Desde que llegué el domingo 8 de marzo en la tarde a la Macroplaza de Monterrey a atestiguar el inicio de la marcha por el Día Internacional de la Mujer, enfocada a exigir un alto a los feminicidios y a la violencia contra la mujer, la electricidad del momento se sentía en el ambiente.
Había ya algunos contingentes de marchistas formados para arrancar. La batucada iba al frente, seguida por las mujeres con discapacidades y de ahí, hacia atrás, las innumerables agrupaciones de mujeres regiomontanas, algunas con pañuelos morados y otros verdes.
Había jóvenes en su mayoría, chicas entusiastas y desbordadas de energía, pero también mayores, todas ensayando eslogans que luego gritarían a todo pulmón:
“¡Señor, señora, no sea indiferente, se mata a las mujeres en la cara de la gente!”.
“¡Me cuidan mis amigas, no la Policía!”
“¡Mujer, escucha, esta es tu lucha!”
“¡No somos una, ni somos cien; pinche gobierno cuéntanos bien!”
“¡Mi cuerpo, mis reglas!”
“¡Aborto sí, aborto no, esa decisión la tomo yo!”
“¡Hay que abortar, hay que abortar, hay que abortar a este sistema patriarcal!”
“¡Alarma, alarma, se va a caer, se va a caer, el patriarcado se va a caer!”
“¡Vivas las llevaron, vivas las queremos!”
“¡Menos religión, más educación!”
“¡El Estado opresor es un macho violador!”
“¡Todas somos hembras, vivas nos queremos!”
“¡Mujeres unidas, jamás serán vencidas!”
“¡Quiero vivir, no sobrevivir!”
“¡Por ti, por mí, por todas las mujeres!”
“¡Mujer, hermana, si te pega no te ama!”
“¡Queremos llegar vivas a la casa!”
“¡Nos quitaron tanto que hasta nos quitaron el miedo!”
No se cansaron de gritar las regias, no pararon de caminar kilómetros y kilómetros sin que decayera su entusiasmo, no hubo pausa en su cantar, bailar y saltar.
No había visto yo jamás en esta ciudad a tantas mujeres reunidas en una plaza en torno a una causa común.
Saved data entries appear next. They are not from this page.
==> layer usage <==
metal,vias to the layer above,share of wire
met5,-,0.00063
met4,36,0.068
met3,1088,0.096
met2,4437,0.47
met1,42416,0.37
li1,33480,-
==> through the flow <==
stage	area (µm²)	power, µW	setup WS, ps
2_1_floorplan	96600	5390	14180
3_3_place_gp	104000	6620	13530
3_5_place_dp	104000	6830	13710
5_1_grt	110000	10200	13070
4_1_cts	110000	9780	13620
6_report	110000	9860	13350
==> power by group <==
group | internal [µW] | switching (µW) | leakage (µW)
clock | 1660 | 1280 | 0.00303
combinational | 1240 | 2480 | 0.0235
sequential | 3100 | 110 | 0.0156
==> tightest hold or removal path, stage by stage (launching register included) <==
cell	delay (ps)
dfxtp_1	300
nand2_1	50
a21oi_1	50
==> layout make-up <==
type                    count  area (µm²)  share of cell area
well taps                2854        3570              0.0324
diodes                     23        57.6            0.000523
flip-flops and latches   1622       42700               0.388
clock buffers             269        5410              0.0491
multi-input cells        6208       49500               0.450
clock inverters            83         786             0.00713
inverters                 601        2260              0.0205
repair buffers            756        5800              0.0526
**src/rtl/remote_mem_bridge.sv**
```systemverilog
// TileLink-UL slave that turns Get/Put requests into byte frames on a tx stream
// and assembles status/read-data responses from an rx stream.
`timescale 1ns/1ps
module remote_mem_bridge #(
  parameter int ADDR_WIDTH   = 64,
  parameter int DATA_WIDTH   = 64,
  parameter int SOURCE_WIDTH = 4,
  parameter int SIZE_WIDTH   = 3,
  parameter int TIMEOUT      = 65535
) (
  input  logic                    clk,
  input  logic                    rst_n,
  input  logic                    a_valid,
  output logic                    a_ready,
  input  logic [2:0]              a_opcode,
  input  logic [SIZE_WIDTH-1:0]   a_size,
  input  logic [SOURCE_WIDTH-1:0] a_source,
  input  logic [ADDR_WIDTH-1:0]   a_address,
  input  logic [DATA_WIDTH/8-1:0] a_mask,
  input  logic [DATA_WIDTH-1:0]   a_data,
  output logic                    d_valid,
  input  logic                    d_ready,
  output logic [2:0]              d_opcode,
  output logic [SIZE_WIDTH-1:0]   d_size,
  output logic [SOURCE_WIDTH-1:0] d_source,
  output logic [DATA_WIDTH-1:0]   d_data,
  output logic                    d_denied,
  output logic                    d_corrupt,
  output logic                    tx_valid,
  input  logic                    tx_ready,
  output logic [7:0]              tx_data,
  input  logic                    rx_valid,
  output logic                    rx_ready,
  input  logic [7:0]              rx_data
);

  localparam int DB = DATA_WIDTH / 8;
  localparam int AB = ADDR_WIDTH / 8;
  localparam logic [7:0]  AB_LAST  = 8'(AB - 1);
  localparam logic [7:0]  DB_LAST  = 8'(DB - 1);
  localparam logic [15:0] TMO_LAST = 16'(TIMEOUT - 1);
  localparam logic [2:0]  OP_PUTF  = 3'd0;
  localparam logic [2:0]  OP_PUTP  = 3'd1;
  localparam logic [2:0]  OP_GET   = 3'd4;
  localparam logic [2:0]  D_ACK    = 3'd0;
  localparam logic [2:0]  D_ACKD   = 3'd1;

  typedef enum logic [2:0] {
    S_IDLE, S_CMD, S_ADDR, S_MASK, S_WDATA, S_STATUS, S_RDATA, S_RESP
  } state_t;

  state_t                  state_q, state_d;
  logic [7:0]              cnt_q, cnt_d;
  logic [15:0]             tmo_q, tmo_d;
  logic                    a_ready_q, a_ready_d;
  logic                    rx_ready_q, rx_ready_d;
  logic                    tx_valid_q, tx_valid_d;
  logic [7:0]              tx_data_q, tx_data_d;
  logic                    d_valid_q, d_valid_d;
  logic [2:0]              d_opcode_q, d_opcode_d;
  logic [SIZE_WIDTH-1:0]   d_size_q, d_size_d;
  logic [SOURCE_WIDTH-1:0] d_source_q, d_source_d;
  logic [DATA_WIDTH-1:0]   d_data_q, d_data_d;
  logic                    d_denied_q, d_denied_d;
  logic                    d_corrupt_q, d_corrupt_d;

  logic [2:0]              op_q, op_d;
  logic [SIZE_WIDTH-1:0]   size_q, size_d;
  logic [SOURCE_WIDTH-1:0] src_q, src_d;
  logic [ADDR_WIDTH-1:0]   addr_q, addr_d;
  logic [DB-1:0]           mask_q, mask_d;
  logic [DATA_WIDTH-1:0]   wdata_q, wdata_d;

  logic tx_hs, rx_hs;
  logic resp_go, resp_err, is_get, is_wr;

  assign tx_hs = tx_valid_q & tx_ready;
  assign rx_hs = rx_valid & rx_ready_q;

  always_comb begin
    state_d     = state_q;
    cnt_d       = cnt_q;
    tmo_d       = '0;
    d_valid_d   = d_valid_q;
    d_opcode_d  = d_opcode_q;
    d_size_d    = d_size_q;
    d_source_d  = d_source_q;
    d_data_d    = d_data_q;
    d_denied_d  = d_denied_q;
    d_corrupt_d = d_corrupt_q;
    op_d        = op_q;
    size_d      = size_q;
    src_d       = src_q;
    addr_d      = addr_q;
    mask_d      = mask_q;
    wdata_d     = wdata_q;
    resp_go     = 1'b0;
    resp_err    = 1'b0;

    case (state_q)
      S_IDLE: begin
        if (a_valid && a_ready_q) begin
          op_d     = a_opcode;
          size_d   = a_size;
          src_d    = a_source;
          addr_d   = a_address;
          mask_d   = a_mask;
          wdata_d  = a_data;
          cnt_d    = '0;
          d_data_d = '0;
          if (a_opcode == OP_GET || a_opcode == OP_PUTF || a_opcode == OP_PUTP) begin
            state_d = S_CMD;
          end else begin
            resp_go  = 1'b1;
            resp_err = 1'b1;
          end
        end
      end
      S_CMD: begin
        if (tx_hs) begin
          state_d = S_ADDR;
          cnt_d   = '0;
        end
      end
      S_ADDR: begin
        if (tx_hs) begin
          if (cnt_q == AB_LAST) begin
            cnt_d   = '0;
            state_d = (op_q == OP_GET) ? S_STATUS : S_MASK;
          end else begin
            cnt_d = cnt_q + 8'd1;
          end
        end
      end
      S_MASK: begin
        if (tx_hs) begin
          state_d = S_WDATA;
          cnt_d   = '0;
        end
      end
      S_WDATA: begin
        if (tx_hs) begin
          if (cnt_q == DB_LAST) begin
            cnt_d   = '0;
            state_d = S_STATUS;
          end else begin
            cnt_d = cnt_q + 8'd1;
          end
        end
      end
      S_STATUS: begin
        if (rx_hs) begin
          if (rx_data != 8'h00) begin
            resp_go  = 1'b1;
            resp_err = 1'b1;
          end else if (op_q == OP_GET) begin
            state_d = S_RDATA;
            cnt_d   = '0;
          end else begin
            resp_go = 1'b1;
          end
        end else if (tmo_q == TMO_LAST) begin
          resp_go  = 1'b1;
          resp_err = 1'b1;
        end else begin
          tmo_d = tmo_q + 16'd1;
        end
      end
      S_RDATA: begin
        if (rx_hs) begin
          // Bytes arrive LSB first, so shifting right lands the first byte at bit 0.
          d_data_d = {rx_data, d_data_q[DATA_WIDTH-1:8]};
          if (cnt_q == DB_LAST) begin
            cnt_d   = '0;
            resp_go = 1'b1;
          end else begin
            cnt_d = cnt_q + 8'd1;
          end
        end else if (tmo_q == TMO_LAST) begin
          resp_go  = 1'b1;
          resp_err = 1'b1;
        end else begin
          tmo_d = tmo_q + 16'd1;
        end
      end
      S_RESP: begin
        if (d_ready) begin
          state_d   = S_IDLE;
          d_valid_d = 1'b0;
        end
      end
      default: state_d = S_IDLE;
    endcase

    is_get = (op_d == OP_GET);
    is_wr  = (op_d == OP_PUTF) || (op_d == OP_PUTP);

    if (resp_go) begin
      state_d     = S_RESP;
      d_valid_d   = 1'b1;
      d_opcode_d  = is_get ? D_ACKD : D_ACK;
      d_size_d    = size_d;
      d_source_d  = src_d;
      d_denied_d  = resp_err;
      d_corrupt_d = resp_err & is_get;
      if (resp_err) d_data_d = '0;
    end

    // Handshake outputs are registered, so they are derived from the next state.
    a_ready_d  = (state_d == S_IDLE);
    rx_ready_d = (state_d == S_IDLE) || (state_d == S_STATUS) || (state_d == S_RDATA);
    tx_valid_d = (state_d == S_CMD) || (state_d == S_ADDR) ||
                 (state_d == S_MASK) || (state_d == S_WDATA);
    tx_data_d  = 8'h00;
    case (state_d)
      S_CMD:  tx_data_d = {is_wr, 4'b0000, size_d[2:0]};
      S_ADDR: begin
        for (int i = 0; i < AB; i++)
          if (cnt_d == 8'(i)) tx_data_d = addr_d[8*i +: 8];
      end
      S_MASK: tx_data_d = 8'(mask_d);
      S_WDATA: begin
        for (int i = 0; i < DB; i++)
          if (cnt_d == 8'(i)) tx_data_d = wdata_d[8*i +: 8];
      end
      default: tx_data_d = 8'h00;
    endcase
  end

  always_ff @(posedge clk or negedge rst_n) begin
    if (!rst_n) begin
      state_q     <= S_IDLE;
      cnt_q       <= '0;
      tmo_q       <= '0;
      a_ready_q   <= 1'b0;
      rx_ready_q  <= 1'b0;
      tx_valid_q  <= 1'b0;
      tx_data_q   <= '0;
      d_valid_q   <= 1'b0;
      d_opcode_q  <= '0;
      d_size_q    <= '0;
      d_source_q  <= '0;
      d_data_q    <= '0;
      d_denied_q  <= 1'b0;
      d_corrupt_q <= 1'b0;
    end else begin
      state_q     <= state_d;
      cnt_q       <= cnt_d;
      tmo_q       <= tmo_d;
      a_ready_q   <= a_ready_d;
      rx_ready_q  <= rx_ready_d;
      tx_valid_q  <= tx_valid_d;
      tx_data_q   <= tx_data_d;
      d_valid_q   <= d_valid_d;
      d_opcode_q  <= d_opcode_d;
      d_size_q    <= d_size_d;
      d_source_q  <= d_source_d;
      d_data_q    <= d_data_d;
      d_denied_q  <= d_denied_d;
      d_corrupt_q <= d_corrupt_d;
    end
  end

  // Request fields are only meaningful after an accept, so they carry no reset.
  always_ff @(posedge clk) begin
    op_q    <= op_d;
    size_q  <= size_d;
    src_q   <= src_d;
    addr_q  <= addr_d;
    mask_q  <= mask_d;
    wdata_q <= wdata_d;
  end

  assign a_ready   = a_ready_q;
  assign rx_ready  = rx_ready_q;
  assign tx_valid  = tx_valid_q;
  assign tx_data   = tx_data_q;
  assign d_valid   = d_valid_q;
  assign d_opcode  = d_opcode_q;
  assign d_size    = d_size_q;
  assign d_source  = d_source_q;
  assign d_data    = d_data_q;
  assign d_denied  = d_denied_q;
  assign d_corrupt = d_corrupt_q;

endmodule

```
`config.mk`:
```
export PLATFORM = sky130hd
export DESIGN_NAME = systolic_array_sequencer_flat
export DESIGN_NICKNAME = d
export VERILOG_FILES = /design/src/rtl/systolic_array_sequencer_if.sv /design/src/rtl/systolic_array_sequencer.sv /design/src/flat_wrapper.sv
export SDC_FILE = /design/constraint.sdc
export NUM_CORES = 1
export LEC_CHECK = 0
export CAP_MARGIN = 10
export CORE_MARGIN = 5
export CORE_UTILIZATION = 48
export DETAILED_ROUTE_END_ITERATION = 10
export PLACE_DENSITY = 0.77
export SYNTH_ARGS = -nofsm -noshare
export SYNTH_HDL_FRONTEND = slang
export SYNTH_SLANG_ARGS = --single-unit
export TNS_END_PERCENT = 50
```
`constraint.sdc`:
```
create_clock -name clk -period 3.5 [get_ports clk]
set_input_delay 0.525 -clock clk [delete_from_list [all_inputs] [get_ports clk]]
set_output_delay 0.525 -clock clk [all_outputs]
set_load 0.05 [all_outputs]
```
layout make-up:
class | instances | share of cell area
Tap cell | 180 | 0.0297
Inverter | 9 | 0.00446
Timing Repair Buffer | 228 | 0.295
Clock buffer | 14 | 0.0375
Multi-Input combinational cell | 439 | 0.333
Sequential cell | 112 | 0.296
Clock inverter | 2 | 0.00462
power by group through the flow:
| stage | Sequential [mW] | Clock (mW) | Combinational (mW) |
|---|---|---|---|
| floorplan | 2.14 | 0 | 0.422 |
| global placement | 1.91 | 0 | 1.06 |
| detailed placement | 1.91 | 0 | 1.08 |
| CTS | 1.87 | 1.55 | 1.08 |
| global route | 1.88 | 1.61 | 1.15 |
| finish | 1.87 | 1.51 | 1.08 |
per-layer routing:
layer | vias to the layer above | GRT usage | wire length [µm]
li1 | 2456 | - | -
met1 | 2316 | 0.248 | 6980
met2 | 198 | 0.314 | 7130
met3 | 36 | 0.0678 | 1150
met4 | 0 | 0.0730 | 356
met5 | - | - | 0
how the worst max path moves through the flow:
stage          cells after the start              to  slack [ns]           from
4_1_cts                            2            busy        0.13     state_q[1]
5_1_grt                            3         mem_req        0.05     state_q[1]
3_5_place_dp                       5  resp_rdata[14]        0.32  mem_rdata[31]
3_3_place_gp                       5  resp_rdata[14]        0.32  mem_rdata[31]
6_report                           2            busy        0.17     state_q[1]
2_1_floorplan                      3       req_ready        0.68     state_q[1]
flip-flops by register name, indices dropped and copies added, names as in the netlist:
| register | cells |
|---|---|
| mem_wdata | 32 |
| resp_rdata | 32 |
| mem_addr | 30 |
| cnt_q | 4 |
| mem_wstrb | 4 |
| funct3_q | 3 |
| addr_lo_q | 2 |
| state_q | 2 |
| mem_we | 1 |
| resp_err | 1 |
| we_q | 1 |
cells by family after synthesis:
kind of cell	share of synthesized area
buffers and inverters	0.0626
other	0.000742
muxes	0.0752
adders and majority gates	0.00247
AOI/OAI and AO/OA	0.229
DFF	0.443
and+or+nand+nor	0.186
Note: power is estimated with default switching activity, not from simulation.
Fue hermoso ser testigo.
Funcionó la magia de la sororidad: ellas superaron sus diferencias en la forma de pensar, de hablar, de vestirse, vivir y trabajar y las hicieron a un lado para aventarse a recuperar las calles para sí mismas.
Hubo algunas, más audaces, que protestaron descubriéndose los pechos y cubriéndose el rostro en contra de la cosificación de la mujer, del manejo de su cuerpo como objeto sexual.
Nada más bastaba platicar brevemente con alguna de ellas, las marchistas y las que prefierieron acompañarlas desde afuera de la marcha, para sentir parte de esa corriente eléctrica que las movía.
“Es mi primera marcha”, me dijo Eloísa, una marchista, ”sentía que tenía que salir a marchar por las que ya no pudieron hacerlo; sentía que se los debía”.
Este fue su espacio, su tiempo, su oportunidad para las mujeres que participaron. Las calles fueron de ellas, los gritos y reclamos fueron los suyos. Esta era su ciudad, su Monterrey que recuperaron para sí mismas, para tratar de hacerla más segura, más equitativa, más femenina.
No dudo en decir que su protesta ya le cambió de alguna manera el rostro a esta ciudad. El lunes 9 de marzo se sintió con mucha fuerza la ausencia física de la mujer en oficinas y escuelas, en tiendas y restaurantes, pero se sintió toda la presencia de su autoridad moral.
Quien no atienda este reclamo desde el gobierno, la sociedad y las empresas, desde las diferentes creencias religiosas, se encontrará rápidamente rebasado por la dinámica de las mujeres. No hay peor ciego que el que no quiere ver.
Al final, una brigada de muchachas con grandes bolsas negras recogió la basura que quedaba tirada al paso de la marcha. La Macroplaza quedó limpia de basura material y también de los desechos de la moral pública opresora: ¡las regias gritaron!